创伤脓毒症具有高发生率和死亡率，发病机制复杂。lncRNA MIR3945HG是申请人筛选并命名的参与脓毒症发生的长链非编码RNA分子，前期研究发现lncRNA MIR3945HG调节创伤脓毒症炎症反应程度，但具体的分子机制尚不清楚。本项目拟从体内外细胞和分子水平系统阐述lncRNA MIR3945HG在创伤脓毒症中的作用及分子机制，通过染色体免疫共沉淀和可接近性实验等技术阐明lncRNA MIR3945HG自身表达的调控机制；通过RIP、RNA pull-down等技术锁定lncRNA MIR3945HG调控的靶分子及信号通路，通过药物和基因编辑手段阻断或激活lncRNA MIR3945HG调控靶分子，观察lncRNA MIR3945HG敲除或过表达引起的炎症反应逆转程度。为扩展创伤脓毒症发生机制和干预靶点提供新思路和实验线索。
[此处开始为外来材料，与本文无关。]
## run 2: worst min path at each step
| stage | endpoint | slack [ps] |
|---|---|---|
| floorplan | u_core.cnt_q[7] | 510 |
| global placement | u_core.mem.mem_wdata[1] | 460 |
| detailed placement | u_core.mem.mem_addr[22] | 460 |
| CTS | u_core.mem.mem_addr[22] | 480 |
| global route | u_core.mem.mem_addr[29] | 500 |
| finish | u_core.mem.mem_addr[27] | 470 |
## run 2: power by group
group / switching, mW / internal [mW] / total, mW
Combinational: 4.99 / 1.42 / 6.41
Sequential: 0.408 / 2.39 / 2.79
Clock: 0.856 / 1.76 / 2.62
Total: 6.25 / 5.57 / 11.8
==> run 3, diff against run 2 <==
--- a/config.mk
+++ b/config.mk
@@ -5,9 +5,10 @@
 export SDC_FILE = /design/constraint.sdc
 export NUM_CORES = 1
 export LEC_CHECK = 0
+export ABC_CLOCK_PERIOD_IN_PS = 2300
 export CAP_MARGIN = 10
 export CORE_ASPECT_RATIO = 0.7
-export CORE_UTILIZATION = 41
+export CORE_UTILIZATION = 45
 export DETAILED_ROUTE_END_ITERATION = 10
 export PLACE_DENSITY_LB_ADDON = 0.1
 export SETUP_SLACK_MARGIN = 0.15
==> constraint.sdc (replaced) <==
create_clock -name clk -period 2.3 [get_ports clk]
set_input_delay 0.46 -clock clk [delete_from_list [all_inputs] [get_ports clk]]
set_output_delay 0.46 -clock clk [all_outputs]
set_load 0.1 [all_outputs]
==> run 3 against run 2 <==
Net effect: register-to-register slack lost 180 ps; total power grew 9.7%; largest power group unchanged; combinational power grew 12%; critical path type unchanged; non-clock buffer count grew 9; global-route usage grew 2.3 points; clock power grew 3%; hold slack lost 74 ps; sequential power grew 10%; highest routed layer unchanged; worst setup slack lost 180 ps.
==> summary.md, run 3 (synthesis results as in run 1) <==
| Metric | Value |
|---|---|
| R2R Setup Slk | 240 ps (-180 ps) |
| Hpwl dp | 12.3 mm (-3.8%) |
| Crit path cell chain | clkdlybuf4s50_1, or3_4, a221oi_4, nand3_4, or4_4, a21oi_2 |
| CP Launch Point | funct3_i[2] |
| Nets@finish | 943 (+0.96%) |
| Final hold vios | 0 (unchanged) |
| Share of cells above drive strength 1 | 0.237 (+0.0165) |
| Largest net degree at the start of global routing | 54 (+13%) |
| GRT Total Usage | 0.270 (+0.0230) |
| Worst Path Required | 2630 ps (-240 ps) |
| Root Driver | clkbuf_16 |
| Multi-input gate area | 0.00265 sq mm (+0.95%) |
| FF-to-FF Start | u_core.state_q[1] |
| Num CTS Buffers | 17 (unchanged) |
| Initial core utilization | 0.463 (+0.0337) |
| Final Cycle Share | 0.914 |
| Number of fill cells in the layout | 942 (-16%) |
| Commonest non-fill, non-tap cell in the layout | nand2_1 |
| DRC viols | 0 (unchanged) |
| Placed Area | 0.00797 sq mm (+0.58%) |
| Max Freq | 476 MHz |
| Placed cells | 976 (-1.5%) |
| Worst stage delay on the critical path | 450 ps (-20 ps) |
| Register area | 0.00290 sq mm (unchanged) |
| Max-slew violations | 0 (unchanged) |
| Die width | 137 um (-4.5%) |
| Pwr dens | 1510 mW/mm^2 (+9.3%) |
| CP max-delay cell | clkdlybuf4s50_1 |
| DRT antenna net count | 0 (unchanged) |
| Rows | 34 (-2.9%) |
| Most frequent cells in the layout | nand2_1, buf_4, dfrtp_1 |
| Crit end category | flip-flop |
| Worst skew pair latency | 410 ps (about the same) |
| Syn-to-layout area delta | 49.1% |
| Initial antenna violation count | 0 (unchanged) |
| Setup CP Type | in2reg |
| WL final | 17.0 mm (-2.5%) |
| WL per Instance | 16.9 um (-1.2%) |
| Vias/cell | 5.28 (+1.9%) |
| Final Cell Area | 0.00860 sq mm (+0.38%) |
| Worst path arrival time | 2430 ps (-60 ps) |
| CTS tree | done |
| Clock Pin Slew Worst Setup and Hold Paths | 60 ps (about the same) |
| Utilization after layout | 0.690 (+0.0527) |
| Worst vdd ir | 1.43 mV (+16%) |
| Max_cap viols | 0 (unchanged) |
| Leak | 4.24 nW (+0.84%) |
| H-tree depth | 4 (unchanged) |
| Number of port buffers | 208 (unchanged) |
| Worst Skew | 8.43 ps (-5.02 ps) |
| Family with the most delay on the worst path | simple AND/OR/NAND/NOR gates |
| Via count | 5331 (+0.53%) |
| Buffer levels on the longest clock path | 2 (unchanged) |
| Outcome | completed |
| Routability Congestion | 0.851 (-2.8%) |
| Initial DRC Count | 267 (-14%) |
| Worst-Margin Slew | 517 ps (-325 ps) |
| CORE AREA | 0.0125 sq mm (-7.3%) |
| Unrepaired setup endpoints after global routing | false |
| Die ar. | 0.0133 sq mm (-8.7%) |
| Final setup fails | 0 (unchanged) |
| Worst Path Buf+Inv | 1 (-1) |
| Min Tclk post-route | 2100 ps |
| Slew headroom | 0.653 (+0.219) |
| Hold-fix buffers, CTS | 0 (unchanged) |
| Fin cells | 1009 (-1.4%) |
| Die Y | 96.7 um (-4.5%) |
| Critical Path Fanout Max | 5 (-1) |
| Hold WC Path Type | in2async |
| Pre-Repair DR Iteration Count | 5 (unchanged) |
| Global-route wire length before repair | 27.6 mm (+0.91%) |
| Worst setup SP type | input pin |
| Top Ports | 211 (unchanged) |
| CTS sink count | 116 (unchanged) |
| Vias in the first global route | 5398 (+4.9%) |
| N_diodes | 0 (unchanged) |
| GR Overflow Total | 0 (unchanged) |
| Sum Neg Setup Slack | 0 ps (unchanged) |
==> config.mk <==
export PLATFORM = sky130hd
export DESIGN_NAME = cva6_fifo_multiport
export DESIGN_NICKNAME = d
export VERILOG_FILES = /design/src/rtl/cva6_fifo_multiport.sv
export SDC_FILE = /design/constraint.sdc
export NUM_CORES = 1
export LEC_CHECK = 0
export CELL_PAD_IN_SITES_DETAIL_PLACEMENT = 0
export CELL_PAD_IN_SITES_GLOBAL_PLACEMENT = 1
export CORE_AREA = 2 2 214 216
export DETAILED_ROUTE_END_ITERATION = 8
export DIE_AREA = 0 0 216 218
export MAX_ROUTING_LAYER = met4
export PLACE_DENSITY_LB_ADDON = 0.25
export SYNTH_ARGS = -nofsm -noshare
export SYNTH_HDL_FRONTEND = slang
export SYNTH_SLANG_ARGS = --single-unit
==> constraint.sdc <==
create_clock -name clk_i -period 11.3 [get_ports clk_i]
set_input_delay 1.13 -clock clk_i [delete_from_list [all_inputs] [get_ports clk_i]]
set_output_delay 1.13 -clock clk_i [all_outputs]
set_load 0.01 [all_outputs]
Traumatic sepsis has high incidence and mortality, and its pathogenesis is complex. LncRNA MIR3945HG (ENSG00000251230.1), a novel long non-coding RNA discovered and annotated by the applicant, is closely related to sepsis. Previous studies have found that lncRNA MIR3945HG participates in the regulation of inflammatory response of traumatic sepsis, however, the role of lncRNA MIR3945HG in the traumatic sepsis remains unclear. This project aims to clarify the role and mechanism of lncRNA MIR3945HG in traumatic sepsis at the cellular and molecular level. Using chromosome immunoprecipitation and accessibility experiments to elucidate the regulatory mechanism of lncRNA MIR3945HG self-expression, and using RIP and RNA pull-down to lock the target molecules and signaling pathways of lncRNA MIR3945HG regulation, respectively. We will block or activate the key downstream factor regulated by lncRNA MIR3945HG via drug and genetic editing to reverse the phenotypes of lncRNA MIR3945HG knockout or transgenic experiments. The findings in this study will clarify the role and mechanism of lncRNA MIR3945HG in traumatic sepsis, and will provide novel ideas and experimental clues for exploring intervention targets for prevention and treatment of traumatic sepsis in the future.